TASK STATEMENT:
Your task is to copy every line of the entries that contains "Rbuf".

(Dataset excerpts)
+ + + +
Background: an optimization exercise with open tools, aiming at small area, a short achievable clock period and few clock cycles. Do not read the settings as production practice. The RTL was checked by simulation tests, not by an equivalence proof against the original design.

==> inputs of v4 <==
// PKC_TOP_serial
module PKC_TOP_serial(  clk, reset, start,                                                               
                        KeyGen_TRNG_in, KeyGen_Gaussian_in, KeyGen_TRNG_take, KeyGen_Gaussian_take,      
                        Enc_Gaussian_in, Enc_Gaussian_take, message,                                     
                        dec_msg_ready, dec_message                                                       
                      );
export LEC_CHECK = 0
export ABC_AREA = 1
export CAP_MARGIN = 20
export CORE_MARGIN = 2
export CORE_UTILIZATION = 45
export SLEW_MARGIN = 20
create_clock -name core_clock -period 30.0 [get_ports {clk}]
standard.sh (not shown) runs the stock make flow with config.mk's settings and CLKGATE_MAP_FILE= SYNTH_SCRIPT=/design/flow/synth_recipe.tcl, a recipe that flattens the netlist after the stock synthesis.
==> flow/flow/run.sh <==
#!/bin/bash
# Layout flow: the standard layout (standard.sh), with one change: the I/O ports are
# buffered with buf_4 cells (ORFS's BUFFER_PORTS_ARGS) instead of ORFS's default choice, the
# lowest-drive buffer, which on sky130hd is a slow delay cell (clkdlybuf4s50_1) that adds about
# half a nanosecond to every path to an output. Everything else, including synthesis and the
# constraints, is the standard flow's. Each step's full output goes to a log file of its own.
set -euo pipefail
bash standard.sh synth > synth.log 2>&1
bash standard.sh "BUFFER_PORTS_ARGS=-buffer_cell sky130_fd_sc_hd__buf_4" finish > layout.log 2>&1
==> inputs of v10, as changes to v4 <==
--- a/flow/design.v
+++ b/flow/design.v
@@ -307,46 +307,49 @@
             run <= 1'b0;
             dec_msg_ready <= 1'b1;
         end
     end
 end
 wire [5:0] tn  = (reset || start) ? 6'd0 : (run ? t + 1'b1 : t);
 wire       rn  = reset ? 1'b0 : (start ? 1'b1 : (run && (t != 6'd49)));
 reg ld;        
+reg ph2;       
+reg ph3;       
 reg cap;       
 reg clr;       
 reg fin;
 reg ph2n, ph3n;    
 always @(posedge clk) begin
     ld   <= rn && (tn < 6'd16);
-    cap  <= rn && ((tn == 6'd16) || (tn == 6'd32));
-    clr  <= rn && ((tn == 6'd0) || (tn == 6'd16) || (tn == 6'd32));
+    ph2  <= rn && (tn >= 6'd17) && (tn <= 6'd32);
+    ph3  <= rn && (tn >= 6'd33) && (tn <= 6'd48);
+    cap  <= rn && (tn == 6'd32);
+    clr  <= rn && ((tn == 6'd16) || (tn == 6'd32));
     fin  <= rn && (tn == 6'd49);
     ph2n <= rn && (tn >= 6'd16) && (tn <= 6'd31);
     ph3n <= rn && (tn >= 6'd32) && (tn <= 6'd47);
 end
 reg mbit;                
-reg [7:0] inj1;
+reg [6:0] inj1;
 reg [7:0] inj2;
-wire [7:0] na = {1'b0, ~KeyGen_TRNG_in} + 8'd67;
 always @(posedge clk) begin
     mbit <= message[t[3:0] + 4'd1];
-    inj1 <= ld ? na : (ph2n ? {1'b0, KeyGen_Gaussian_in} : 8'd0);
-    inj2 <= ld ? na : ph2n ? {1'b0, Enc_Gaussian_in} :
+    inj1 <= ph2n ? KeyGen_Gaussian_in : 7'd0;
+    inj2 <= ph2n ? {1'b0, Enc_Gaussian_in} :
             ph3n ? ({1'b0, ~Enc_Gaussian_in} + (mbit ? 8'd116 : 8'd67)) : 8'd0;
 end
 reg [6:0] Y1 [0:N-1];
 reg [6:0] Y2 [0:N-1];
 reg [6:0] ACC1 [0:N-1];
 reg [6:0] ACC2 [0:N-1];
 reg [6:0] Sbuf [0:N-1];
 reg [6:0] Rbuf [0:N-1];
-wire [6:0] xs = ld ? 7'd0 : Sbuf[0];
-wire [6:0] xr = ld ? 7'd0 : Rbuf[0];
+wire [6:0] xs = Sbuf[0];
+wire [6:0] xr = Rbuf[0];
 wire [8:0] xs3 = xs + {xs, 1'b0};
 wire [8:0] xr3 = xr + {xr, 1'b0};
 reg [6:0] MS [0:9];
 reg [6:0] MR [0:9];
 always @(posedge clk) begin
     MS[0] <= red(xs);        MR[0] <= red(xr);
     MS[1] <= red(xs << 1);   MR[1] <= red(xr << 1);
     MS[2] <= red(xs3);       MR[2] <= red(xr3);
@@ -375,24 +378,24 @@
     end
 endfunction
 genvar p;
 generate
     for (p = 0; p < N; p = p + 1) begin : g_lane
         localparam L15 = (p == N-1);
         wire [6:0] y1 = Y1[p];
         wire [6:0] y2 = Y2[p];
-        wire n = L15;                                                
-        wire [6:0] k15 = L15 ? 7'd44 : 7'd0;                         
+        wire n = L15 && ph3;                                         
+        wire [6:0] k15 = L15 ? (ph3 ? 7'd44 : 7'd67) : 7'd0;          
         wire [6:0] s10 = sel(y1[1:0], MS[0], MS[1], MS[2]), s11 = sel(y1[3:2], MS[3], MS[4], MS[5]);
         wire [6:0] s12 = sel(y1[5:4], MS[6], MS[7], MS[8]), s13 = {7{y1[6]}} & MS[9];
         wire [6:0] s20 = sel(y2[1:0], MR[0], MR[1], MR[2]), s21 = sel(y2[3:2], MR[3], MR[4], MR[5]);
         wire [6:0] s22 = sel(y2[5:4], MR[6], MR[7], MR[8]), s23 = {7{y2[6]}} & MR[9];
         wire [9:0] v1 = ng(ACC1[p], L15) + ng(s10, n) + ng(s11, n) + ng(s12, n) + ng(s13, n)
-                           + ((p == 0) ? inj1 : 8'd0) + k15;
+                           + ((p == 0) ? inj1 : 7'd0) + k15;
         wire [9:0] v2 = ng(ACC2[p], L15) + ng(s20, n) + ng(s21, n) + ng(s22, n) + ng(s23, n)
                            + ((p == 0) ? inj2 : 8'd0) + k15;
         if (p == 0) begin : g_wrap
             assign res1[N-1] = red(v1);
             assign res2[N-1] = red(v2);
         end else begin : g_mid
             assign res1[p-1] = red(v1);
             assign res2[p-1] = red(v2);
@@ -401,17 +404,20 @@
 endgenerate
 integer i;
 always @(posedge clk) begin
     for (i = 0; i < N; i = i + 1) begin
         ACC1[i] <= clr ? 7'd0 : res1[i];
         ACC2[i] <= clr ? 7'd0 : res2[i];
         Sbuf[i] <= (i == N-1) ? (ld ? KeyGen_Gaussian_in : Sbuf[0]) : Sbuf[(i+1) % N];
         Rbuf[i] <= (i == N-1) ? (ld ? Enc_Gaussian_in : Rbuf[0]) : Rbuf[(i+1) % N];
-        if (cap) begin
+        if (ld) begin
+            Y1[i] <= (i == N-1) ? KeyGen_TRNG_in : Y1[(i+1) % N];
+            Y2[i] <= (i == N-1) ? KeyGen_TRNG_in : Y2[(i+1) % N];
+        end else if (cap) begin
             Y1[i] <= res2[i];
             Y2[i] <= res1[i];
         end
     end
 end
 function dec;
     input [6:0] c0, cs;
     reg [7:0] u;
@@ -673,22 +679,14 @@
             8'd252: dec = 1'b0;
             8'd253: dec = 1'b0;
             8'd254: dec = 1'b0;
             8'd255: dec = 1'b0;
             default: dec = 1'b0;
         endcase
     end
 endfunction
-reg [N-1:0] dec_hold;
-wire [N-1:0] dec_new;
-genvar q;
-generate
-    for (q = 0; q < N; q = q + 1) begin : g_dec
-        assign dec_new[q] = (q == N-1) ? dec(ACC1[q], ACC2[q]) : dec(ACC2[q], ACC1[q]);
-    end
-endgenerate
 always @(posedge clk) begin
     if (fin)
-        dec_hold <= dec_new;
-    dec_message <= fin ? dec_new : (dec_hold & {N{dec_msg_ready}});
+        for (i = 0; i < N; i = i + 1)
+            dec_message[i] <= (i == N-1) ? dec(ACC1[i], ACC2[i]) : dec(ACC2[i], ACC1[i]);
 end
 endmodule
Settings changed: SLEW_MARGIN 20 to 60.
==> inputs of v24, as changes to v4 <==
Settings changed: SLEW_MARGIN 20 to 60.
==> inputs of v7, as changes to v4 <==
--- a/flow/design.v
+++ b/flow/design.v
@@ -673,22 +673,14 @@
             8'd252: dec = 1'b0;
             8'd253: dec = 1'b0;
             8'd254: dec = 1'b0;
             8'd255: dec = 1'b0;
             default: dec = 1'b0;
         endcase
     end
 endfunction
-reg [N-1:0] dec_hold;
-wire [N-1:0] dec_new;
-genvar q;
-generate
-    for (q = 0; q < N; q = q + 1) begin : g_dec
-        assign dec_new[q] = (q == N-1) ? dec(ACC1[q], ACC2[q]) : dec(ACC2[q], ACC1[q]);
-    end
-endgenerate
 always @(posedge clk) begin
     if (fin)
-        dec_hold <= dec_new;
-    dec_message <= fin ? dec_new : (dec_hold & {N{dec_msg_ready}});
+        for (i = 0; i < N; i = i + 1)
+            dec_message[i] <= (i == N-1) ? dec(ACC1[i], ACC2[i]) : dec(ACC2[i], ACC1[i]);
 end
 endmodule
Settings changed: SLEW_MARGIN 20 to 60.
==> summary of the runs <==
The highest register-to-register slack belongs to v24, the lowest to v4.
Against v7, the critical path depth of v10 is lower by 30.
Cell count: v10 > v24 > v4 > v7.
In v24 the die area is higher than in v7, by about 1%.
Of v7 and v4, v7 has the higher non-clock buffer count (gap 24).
+ + + +
TASK ANSWER:
 reg [6:0] Rbuf [0:N-1];
-wire [6:0] xr = ld ? 7'd0 : Rbuf[0];
+wire [6:0] xr = Rbuf[0];
         Rbuf[i] <= (i == N-1) ? (ld ? Enc_Gaussian_in : Rbuf[0]) : Rbuf[(i+1) % N];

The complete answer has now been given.